Locoweed is a common but inaccurate name for 
  jimsonweed.  My browser found a lot of information on 
  jimsonweed. 
   
          
      I believe this information is inaccurate---I KNOW 
  jimsonweed (aka Datura)--I have lived with it for many, many years---no animal 
  that I know will touch it.  We never worried about it for that 
  reason. It looks a great deal different from locoweed (as I knew in 
  Kansas and here in Texas).  Locoweed is a totally different plant and 
  horses will eat it when green stuff is in short supply.  Jimsonweed 
  has a very large kind of oak-like leaf, with whitish trumpet-shaped flowers 
  and large green fruit about the size of an apricot--covered with spikes.  

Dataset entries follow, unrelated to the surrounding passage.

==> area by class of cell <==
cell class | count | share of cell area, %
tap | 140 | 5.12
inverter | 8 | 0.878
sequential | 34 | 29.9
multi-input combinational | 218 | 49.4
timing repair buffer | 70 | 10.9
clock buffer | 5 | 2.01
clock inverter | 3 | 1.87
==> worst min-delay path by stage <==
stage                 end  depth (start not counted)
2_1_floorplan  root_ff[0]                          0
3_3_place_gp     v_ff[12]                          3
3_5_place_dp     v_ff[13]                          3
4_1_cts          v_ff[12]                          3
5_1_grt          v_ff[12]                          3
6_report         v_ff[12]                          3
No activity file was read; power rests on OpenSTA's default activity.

  It grows to about three feet in height.  The "trunk" can be 2-3 
  inches in diameter on a good-sized one.
      I had some locoweed at one 
  time---and a drought--and looking back I feel a mare ate a bunch of it as she 
  had a deformed foal that fit the description of birth defects caused by 
  locoweed.   
     Also--I have not had any 
  locoweed in the pasture since I got goats.  I also have no more 
  cockleburs--the goats eat those, too.  Nothing eats the 
  jimsonweed.
   
  Claudia
  Texas
   
  Tina Rushing 
  El Granada  
  
    
    Kinda funny Kinda sad. 
    I Was searching for some picks of Loco Weed to give to my new to horses 
    neighbor, And guess what? A whole long list of things about Marijuana came 
    up. Says something about how times and our culture have changed in the last 
    50 years. When I was a kid, if you mentioned LocoWeed everybody knew you 
    meant crazy horse weed. But now, I had to look for quite awhile to find the 
    sites I wanted. I did fine very little, Does anyone know where I can find 
    good pictures of LocoWeed( not Canabus) ((  I don't even know how to 
    spell it! )) I know there are a few varieties, I only found one.